Striatal cells do not generate neuroblasts in the ischemic brain

The results of this study suggest neuroblasts appearing in the peri-infarcted striatum to be derived from brain regions outside of the striatum (Fig. 2), and this finding is consistent with the idea that the distribution of the neurogenic cell population is restricted to a niche in which a special microenvironment supports their survival and function in the adult brain (Herrera et al., 1999; Shihabuddin et al., 2000). However, we were unable to rule out the possibility that the striatum contains a population of rare neurogenic cells undetectable under our experimental conditions. Previous in vitro studies have revealed that cells isolated from the striatum can generate new neurons when stimulated by intrinsic or extrinsic factors (Palmer et al., 1995; Wang et al., 2004), suggesting that latent neural progenitor cells reside in the striatal parenchyma. These latent neural progenitor cells may be activated by manipulating the signaling pathways that determine their cell fate. Noggin, an antagonist for bone morphogenetic protein, has been reported to promote neuronal differentiation of stem cells (Lim et al., 2000). Moreover, forced expression of Pax6 (paired box gene 6) (Heins et al., 2002) and a dominant-negative Olig2 (oligodendrocyte lineage transcription factor 2) mutant (Buffo et al., 2005) induce neurogenesis in the cortex. These factors may be useful for activating the neurogenic potential of progenitor cells in the striatal parenchyma.

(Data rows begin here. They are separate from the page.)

This is an optimization exercise on Yosys and OpenROAD, whose aim is small area, a short achievable clock period and few clock cycles, not a production implementation. Function was checked by simulation only, so behaviour that the tests miss may differ from the original. Power is estimated from default activity; no workload was simulated.

==> flow/design.v, too long to show whole: its modules and the start of the top module <==
// module milestone1: 1333 lines
module milestone1 (
		input logic clock,
		input logic Resetn,
		input logic Enable,
		output	logic [17:0] SRAM_address,
		output 	logic [15:0] SRAM_write_data,
		output	logic SRAM_we_n,
		input		logic [15:0] SRAM_read_data,
		output   logic M1_end
);
  // ...
==> flow/flow/run.sh <==
#!/bin/bash
# Standard layout, with the port buffers made from buf_2 cells instead of the
# default delay-buffer cells, and timing repair aiming at a 15.15 ns setup margin.
export BUFFER_PORTS_ARGS="-buffer_cell sky130_fd_sc_hd__buf_2"
export SETUP_SLACK_MARGIN=15.15
bash standard.sh > standard.log 2>&1
==> flow/standard.sh <==
#!/bin/bash
# synth_recipe.tcl (not shown) runs the flow's synth.tcl, then flattens the netlist and writes it again
# the make line also repeats each setting of config.mk as NAME=value (left out here)
make -C /OpenROAD-flow-scripts/flow DESIGN_CONFIG=/design/flow/config.mk WORK_HOME=/design/flow/orfs CLKGATE_MAP_FILE= SYNTH_SCRIPT=/design/flow/synth_recipe.tcl "${@:-finish}"
==> flow/config.mk <==
export PLATFORM = sky130hd
export DESIGN_NAME = milestone1
export DESIGN_NICKNAME = milestone1
export VERILOG_FILES = /design/flow/design.v
export SDC_FILE = /design/flow/constraint.sdc
export NUM_CORES = 4
export LEC_CHECK = 0
export CAP_MARGIN = 20
export CORE_MARGIN = 2
export CORE_UTILIZATION = 40
export CTS_CLUSTER_DIAMETER = 120
export CTS_CLUSTER_SIZE = 22
export SLEW_MARGIN = 20
==> flow/constraint.sdc <==
create_clock -name core_clock -period 20.0 [get_ports {clock}]
set_input_delay 4.0000 -clock core_clock [delete_from_list [all_inputs] [get_ports {clock}]]
set_output_delay 4.0000 -clock core_clock [all_outputs]
set_load 0.01 [all_outputs]
==> reports/qor.yml, run 1 <==
status: "finished clean"
yosysSeqAreaShare: 0.364
multi_input_area_share: 0.517
r2r-start: "fsel"
synth_top_family_by_area: "adder cells"
fp.dieH_um: 233
clkCellAreaFrac: 0.0233
hold_path_end: "up3[7]"
yosysTopAreaCellShare: 0.212
synth_warnings: 1
io_buffers: 54
grt_pass1_wl_um: 78100
largest_class: "multi-input combinational cells"
p_seq_w: 0.000682
reg2reg_slack_ns: 15.22
ant_nets: 0
root_buffer: "clkbuf_16"
fin_crit_sh: 0.255
top_power_group: "sequential cells"
min_path_cells: 0
worstSetupPathType: "register to output port"
synth_most_common_cell: "inv_1"
synthSimpleGateAreaFrac: 0.0959
clock_buffer_count: 28
cts_buffers: 18
grt_pass1_vias: 14345
syn_to_final_growth_pct: 8.86
syn_inst: 1989
crit_path_top_delay_cell: "dfrtp_1"
gp_congestion: 0.928
p_sw_w: 0.000331
synth.ff_latch_count: 306
p_clk_frac: 0.309
postCtsHoldBufs: 0
power_frac_comb: 0.146
use_met3: 0.0222
synth_xor_area_frac: 0.0371
min_from: "up4[7]"
cts_resized: 37
Testbench counts, summed over its fixed seeds: cycles 775,708.
==> run 2: changes to the inputs <==
--- a/flow/design.v
+++ b/flow/design.v
@@ -20,17 +20,16 @@
 logic [7:0] up0, up1, up2, up3, up4, up5;
 logic [7:0] vp0, vp1, vp2, vp3, vp4, vp5;
 logic [7:0] st;
 logic [7:0] ylo;         
 logic [7:0] py;
 logic [9:0] pu, pv;
 logic lsel;              
 logic fsel, fsel2;       
-logic [7:0] b0reg;
 logic [10:0] l_ha, l_hb, g_ha, g_hb;
 logic l_lc, g_lc;
 logic [9:0] f_ha, f_hb;
 logic f_lc;
 wire [7:0] in_hi = SRAM_read_data[15:8];
 wire [7:0] in_lo = SRAM_read_data[7:0];
 wire frm = (state == S_FRM);
 wire tail = (col == 8'd160);
@@ -1198,18 +1197,17 @@
 	if (pos == 3'd3) begin
 		pu <= {2'b00, up3};
 		pv <= {2'b00, vp2};
 	end
 	if (pos == 3'd0) pv <= fout;    
 	if (pos == 3'd1) pu <= fout;    
 	fsel <= (pos == 3'd3);
 	fsel2 <= frm && (pos == 3'd3);
-	if (pos == 3'd1) b0reg <= lc;
-	SRAM_write_data[15:8] <= (pos == 3'd0) ? lc : (pos == 3'd2) ? b0reg : gc;
+	if (pos != 3'd2) SRAM_write_data[15:8] <= (pos == 3'd0 || pos == 3'd1) ? lc : gc;
 	SRAM_write_data[7:0] <= (pos == 3'd0) ? gc : lc;
 end
 logic u_sh, u_hi, u_lo, u_st, v_sh, v_hi, v_st, st_ld;
 logic nu_sh, nu_hi, nu_lo, nu_st, nv_sh, nv_hi, nv_st, nst_ld;
 always_comb begin
 	nu_sh = 1'b0; nu_hi = 1'b0; nu_lo = 1'b0; nu_st = 1'b0;
 	nv_sh = 1'b0; nv_hi = 1'b0; nv_st = 1'b0; nst_ld = 1'b0;
 	if (blk) begin
==> flow/flow/run.sh (replaced) <==
#!/bin/bash
# Standard layout, with the port buffers made from buf_2 cells instead of the
# default delay-buffer cells, and timing repair aiming at a 14.9 ns setup margin.
export BUFFER_PORTS_ARGS="-buffer_cell sky130_fd_sc_hd__buf_2"
export SETUP_SLACK_MARGIN=14.9
bash standard.sh > standard.log 2>&1
==> run 2 against run 1 <==
  * Via count down 1.8%
  * Worst setup slack better by 0.039 ns
  * Design area down 1.8%
  * Largest power group unchanged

Neuroblasts emigrate from the SVZ into the injured region

The present results show that neuroblasts that migrate into the ischemic striatum form elongated aggregates that are morphologically similar to those in the SVZ, as reported previously in rats (Zhang et al., 2004). The chain-like structures were observed to be in contact with thin processes of astrocytes in the striatum, similar to those in the RMS (Lois et al., 1996) and SVZ (Doetsch et al., 1997). Astrocyte-derived migration-inducing activity has been reported to stimulate chain migration by neuroblasts in vitro (Mason et al., 2001) and may be involved in the lateral chain migration in the ischemic striatum as well.

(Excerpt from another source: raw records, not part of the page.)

This design comes from an exercise in tuning for small area, a short achievable clock period and few clock cycles on the open sky130 flow, not from production work. Function was checked by simulation only, so behaviour that the tests miss may differ from the original. No activity file was given, so power comes from the tool's default toggle rates.

Setup of build 15:
==> flow/design.v (excerpt) <==
module Core(
	input						clk,
	input						rst,
	input						debug_core,
	input						debug_next_inst,
	input			[15:0]	data_from_ram,
	input			[15:0]	mouse_x,
	input			[15:0]	mouse_y,
	input						x_overflow,
	input						y_overflow,
	input						data_ready,
	input						left_click,
	input						right_click,
	output reg	[14:0]	ram_address,
	output		[15:0]	data_to_ram,
	output reg				web
	);
For scale: ~4,400 cells after synthesis, roughly 670 flip-flops, ~89 I/O pins.
clock: 7.0 ns
lec_check: 0
abc_area: 1
cap_margin: 20
core_margin: 2
core_utilization: 55
place_density: 0.7
setup_slack_margin: 4.2
slew_margin: 20
tns_end_percent: 0
run.sh (not shown) runs the stock make flow with config.mk's settings and CLKGATE_MAP_FILE= SYNTH_SCRIPT=/design/flow/synth_recipe.tcl, a recipe that flattens the netlist after the stock synthesis.
Testbench counts of build 15, summed over its fixed seeds: cycles 56,511.
### build 15 -> build 58
Settings: PLACE_DENSITY: 0.7 -> 0.6; TNS_END_PERCENT: 0 -> unset; CORE_UTILIZATION: 55 -> 40.
==> results.txt <==
- Build 58 vs. build 15: timing-limited maximum frequency moved up; aggregate routed wire length moved up.
- Fraction of area in multi-input gates essentially unchanged between build 15 and build 58.
Relative to build 58, the following input files were edited for build 82:
Settings: a change of SETUP_SLACK_MARGIN from 4.2 to 4.5; an added CTS_CLUSTER_DIAMETER of 100; a change of PLACE_DENSITY from 0.6 to 0.65; an added TNS_END_PERCENT of 0; an added CTS_CLUSTER_SIZE of 25; a change of CORE_UTILIZATION from 40 to 50.
Results
Build 82 finished all stages; the layout is clean. Detail-routed via count per cell ended up 3.1% higher on build 82 than on build 58. The fraction of registers with async set/reset on build 58 is in line with that on build 82. Relative to build 58, build 82 degrades post-route worst setup slack. Summary of build 82 over build 58: total number of sequential cells neither gained nor lost much, area added between synthesis and finish lower. Min final critical-path required period across build 58 and build 82: build 58. Sequential power delta (build 82 -> build 58): insignificant.
## Diff of input files: build 94 against build 82
Settings: a change of PLACE_DENSITY from 0.65 to 0.7; a change of CORE_UTILIZATION from 50 to 55.
## What came out
Build 94 completed end to end with timing, DRC and antenna clean. Compared build 94 vs build 82, and ratio of cells with drive above 1 in the final layout is up in build 94. Cmp build 94 vs build 82: power higher in build 94. Number of logic stages on the critical path including buffering, build 94 and build 82: larger value in build 82. Build 94 vs. build 82: length of routed met2 wiring went down by about 1.2%; net switching fraction of the power picked up an extra 0.21 points; number of inverters outside the clock class in the layout stayed essentially flat; clock network fraction of total power was more or less identical. For build 82, the slowest stage cell on the critical path was sky130_fd_sc_hd__edfxtp_1, unlike build 94, where it was sky130_fd_sc_hd__a211oi_2.
Setup changes, build 94 to build 28
Settings: SETUP_SLACK_MARGIN changed from 4.5 to 4.8.
==> results.txt <==
- Diff build 94 -> build 28: setup slack about even; post-detailed-placement half-perimeter wirelength barely changed; simple-gate portion of the synthesized area held; met1 demand-to-capacity share in global routing flat; number of instances in the synthesized netlist level.
- From build 94 to build 28, met1 layer wirelength in the final routing did not move at all.
- ~same cell count along the critical path in build 94 and build 28
- From build 28 to build 94, post-synthesis register bit count did not move at all.
- Worst hold slack came out exactly the same in build 94 and build 28.
- Build 28 -> build 94: net switching component of the power delta 0, exact match
- Compared build 28 against build 94; fmax within noise.


Another version of the RTL of Core (not shown whole).
For scale: roughly 89 I/O pins.
Settings: LEC_CHECK=0, ABC_AREA=1, CAP_MARGIN=20, CORE_MARGIN=2, CORE_UTILIZATION=55, CTS_CLUSTER_DIAMETER=60, CTS_CLUSTER_SIZE=25, PLACE_DENSITY=0.7, SETUP_SLACK_MARGIN=4.2, SLEW_MARGIN=20, TNS_END_PERCENT=0; clock period 7.0 ns.
The first run passed the timing, DRC and antenna checks.
Testbench counts at the start, summed over its fixed seeds: cycles 55,308.
Edit:
Settings changed: CTS_CLUSTER_DIAMETER 60 to 100, SETUP_SLACK_MARGIN 4.2 to 4.5.
After rerunning: The new run produced a clean layout. Flip-flop and latch count does not change. Wire length fell by 0.78%. Power drops by 7.2%.

port drivers added, routing unchanged:
The results above use ideal ports. As a check the final layouts listed here were re-extracted and re-timed, cells and wires unchanged.
Step 1 assumes that a clkbuf_16 drives the clock port and a buf_2 every other input.
Step 2 times the ports against the registers' clock, not the clock port: input delays grow and output delays shrink by t, the midpoint of the rising clock arrivals with the driver on.
Three values: no drivers, after step 1, after step 2; two values: the first two.
run	shift t [ns]	setup slack, ns	worst register clock-pin slew, ns
build 15	0.711	3.581 / 3.581 / 3.323	0.07 / 0.07
build 58	0.710	3.745 / 3.745 / 3.334	0.07 / 0.07
build 82	0.677	3.685 / 3.685 / 3.253	0.12 / 0.12
build 94	0.679	3.709 / 3.709 / 3.272	0.11 / 0.11
build 28	0.679	3.709 / 3.709 / 3.272	0.11 / 0.11
the first run of note 2	0.711	3.610 / 3.610 / 3.077	0.09 / 0.09
the second run of note 2	0.679	3.530 / 3.530 / 3.052	0.12 / 0.12
After both steps setup and hold are still met in every run listed. For the first run of note 2, which loses most, drivers alone change the setup slack by 0.000 ns; drivers and shift together by -0.533 ns.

Our SVZ-specific labeling experiments using a Cre-loxP system provided direct evidence that a subpopulation of SVZ neuroblasts, which migrate anteriorly in the normal brain, are laterally redirected to the injured striatum. There are two possible mechanisms to explain the ischemia-induced change in the direction of neuroblast migration. First, ischemia may disrupt mechanisms that restrict neuroblasts within the SVZ. Second, ischemia may promote lateral migration by neuroblasts through altered expression of guidance molecules, such as Slit proteins, which determine the direction of neuroblast migration in the SVZ as repellents (Wu et al., 1999; Sawamoto et al., 2006). Chemotactic cytokines, such as stromal cell-derived factor 1a, expressed in the injured striatum may also be involved in this process (Robin et al., 2006; Thored et al., 2006). Our results demonstrate that SVZ-derived neuroblasts directionally migrate in chain-like structures parallel to blood vessels toward the infarcted region. Blood vessels in the damaged striatum may play a crucial role in the migration and/or survival of these neuroblasts, perhaps by releasing diffusible factors, such as BDNF (Louissaint et al., 2002).

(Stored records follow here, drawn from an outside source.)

This design comes from an exercise in tuning for small area and a short achievable clock period on the open sky130 flow, not from production work.
No run shown here included a check of the RTL's function; only the layout flow was run.
Power and IR drop assume default switching activity.

## flow/design.v (module list and top-level ports; edited modules follow where they fit)
// module mult_unsigned: 1620 lines
// module mult_pg: 4 lines
// module mult_xor2: 3 lines
// module mult_maj3: 3 lines
// module mult_fa: 4 lines
// module mult_ha: 4 lines
module mult_unsigned (
	input clk, rst,
	input [15:0] A,
	input [23:0] B,
	output [39:0] result
);
  // ...
==> flow/flow/run.sh <==
#!/bin/bash
# Layout flow: the standard synthesis unchanged, then the standard ORFS
# steps with plain buffers on the ports and the setup-repair target below.
set -euo pipefail
bash standard.sh synth > synth.log 2>&1
sed -e 's/SETUP_SLACK_MARGIN=[-0-9.]*/SETUP_SLACK_MARGIN=5.3/' standard.sh > layout.sh
export BUFFER_PORTS_ARGS="-buffer_cell sky130_fd_sc_hd__buf_1"

bash layout.sh finish > layout.log 2>&1
==> flow/standard.sh <==
#!/bin/bash
# synth_recipe.tcl (not shown) runs the flow's synth.tcl, then flattens the netlist and writes it again
# the make line also repeats each setting of config.mk as NAME=value (left out here)
make -C /OpenROAD-flow-scripts/flow DESIGN_CONFIG=/design/flow/config.mk WORK_HOME=/design/flow/orfs CLKGATE_MAP_FILE= SYNTH_SCRIPT=/design/flow/synth_recipe.tcl "${@:-finish}"
==> flow/config.mk <==
export PLATFORM = sky130hd
export DESIGN_NAME = mult_unsigned
export DESIGN_NICKNAME = mult_unsigned
export VERILOG_FILES = /design/flow/design.v
export SDC_FILE = /design/flow/constraint.sdc
export NUM_CORES = 4
export LEC_CHECK = 0
export CAP_MARGIN = 20
export CORE_MARGIN = 2
export CORE_UTILIZATION = 40
export CTS_CLUSTER_DIAMETER = 100
export CTS_CLUSTER_SIZE = 30
export SETUP_SLACK_MARGIN = 5
export SLEW_MARGIN = 20
export SYNTH_HIERARCHICAL = 1
export SYNTH_MINIMUM_KEEP_SIZE = 0
==> flow/constraint.sdc <==
create_clock -name core_clock -period 8.0 [get_ports {clk}]
set_input_delay 1.6000 -clock core_clock [delete_from_list [all_inputs] [get_ports {clk}]]
set_output_delay 1.6000 -clock core_clock [all_outputs]
set_load 0.01 [all_outputs]
Context: an optimization exercise on an open-source flow, tuned for small area. The choices shown serve that exercise and are no tape-out recipe.
RTL that was checked went through simulation tests only; none was proved equivalent to the original.
Function not checked in run 2: the RTL went through the layout flow alone.

==> flow/design.v (outline; a module is shown in full before it is edited, if it fits) <==
// module multiplier: 4715 lines
// module fa_cell: 4 lines
// module ao22_cell: 3 lines
// module and2_cell: 3 lines
// module fa1_cell: 4 lines
// module ha_cell: 4 lines
// module mul_unit: 48 lines
module mul_unit (
    input wire clk,
    input wire A_flag,
    input wire U_flag,
    input wire LongMul,
    input wire [31:0] Rm_data,
    input wire [31:0] Rs_data,
    input wire [31:0] Rn_data,
    input wire [31:0] RdHi_data,
    input wire [31:0] RdLo_data,
    input wire [3:0] cpsr_flags,
    output wire [31:0] result_lo,
    output wire [31:0] result_hi,
    output wire [3:0] flags_out
);
  // ...
==> flow/flow/run.sh <==
#!/bin/bash
set -euo pipefail
bash standard.sh "BUFFER_PORTS_ARGS=-buffer_cell sky130_fd_sc_hd__buf_1" "CTS_ARGS=-sink_clustering_enable -repair_clock_nets -dont_use_dummy_load -buf_list sky130_fd_sc_hd__clkbuf_8" finish > standard_flow.log 2>&1
==> flow/standard.sh <==
#!/bin/bash
# synth_recipe.tcl (not shown) runs the flow's synth.tcl, then flattens the netlist and writes it again
# the make line also repeats each setting of config.mk as NAME=value (left out here)
make -C /OpenROAD-flow-scripts/flow DESIGN_CONFIG=/design/flow/config.mk WORK_HOME=/design/flow/orfs CLKGATE_MAP_FILE= SYNTH_SCRIPT=/design/flow/synth_recipe.tcl "${@:-finish}"
==> flow/config.mk <==
export PLATFORM = sky130hd
export DESIGN_NAME = mul_unit
export DESIGN_NICKNAME = mul_unit
export VERILOG_FILES = /design/flow/design.v
export SDC_FILE = /design/flow/constraint.sdc
export NUM_CORES = 4
export LEC_CHECK = 0
export ABC_AREA = 1
export CAP_MARGIN = 20
export CORE_MARGIN = 2
export CORE_UTILIZATION = 40
export PLACE_DENSITY = 0.8
export SLEW_MARGIN = 20
export SYNTH_HIERARCHICAL = 1
export SYNTH_MINIMUM_KEEP_SIZE = 0
==> flow/constraint.sdc <==
create_clock -name core_clock -period 14.0 [get_ports {clk}]
set_input_delay 2.8000 -clock core_clock [delete_from_list [all_inputs] [get_ports {clk}]]
set_output_delay 2.8000 -clock core_clock [all_outputs]
set_load 0.01 [all_outputs]
==> impl_metrics.toml, run 1 <==
[setup_path]
startpoint_type = "input port"
rr_startpoint = "res_q[51]$_DFF_P_"

[logic_synthesis]
synth-xor-area-share_pct = 18.2
syn_inst = 2793
synth_area_um2 = 27600
synth_compound_area_share_pct = 12.5

[grt]
met1_usage_pct = 30.9
top_usage_layer = "met2"
grt_pass1_wl_mm = 143
grt_max_degree = 36

[sta]
worst_slack_ps = 839
max_freq_ghz = 0.0760

[detailed_routing]
dr_wl_met3_mm = 15.0
totalWireLength_mm = 95.0
wl_per_cell_um = 25.7
routed_via_density = 6.34

[layout]
multi_input_area_share_pct = 78.4

[floorplan]
core_um2 = 68500
dieArea_um2 = 71100
die_h_um = 267

[cts]
htree_levels = 4
post_cts_buffers = 0
cts_resized = 0

[status]
outcome = "timing/DRC/antenna clean"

SVZ cells generate mature neurons in the striatum

Previous reports have described BrdU-labeled newborn cells as expressing markers for mature neurons within the damaged striatum as early as 30 d after the induction of ischemia (Arvidsson et al., 2002; Parent et al., 2002). In the present study, we examined the phenotype of SVZ-derived GFP-labeled cells by light and electron microscopy after an extended survival period (90 d). The labeled cells were found to possess long processes, express NeuN, and form synaptic structures in the damaged striatum 90 d after ischemia induction. These results strongly suggest SVZ cells to have the ability to generate functional mature neurons that survive in the damaged striatum for considerable periods.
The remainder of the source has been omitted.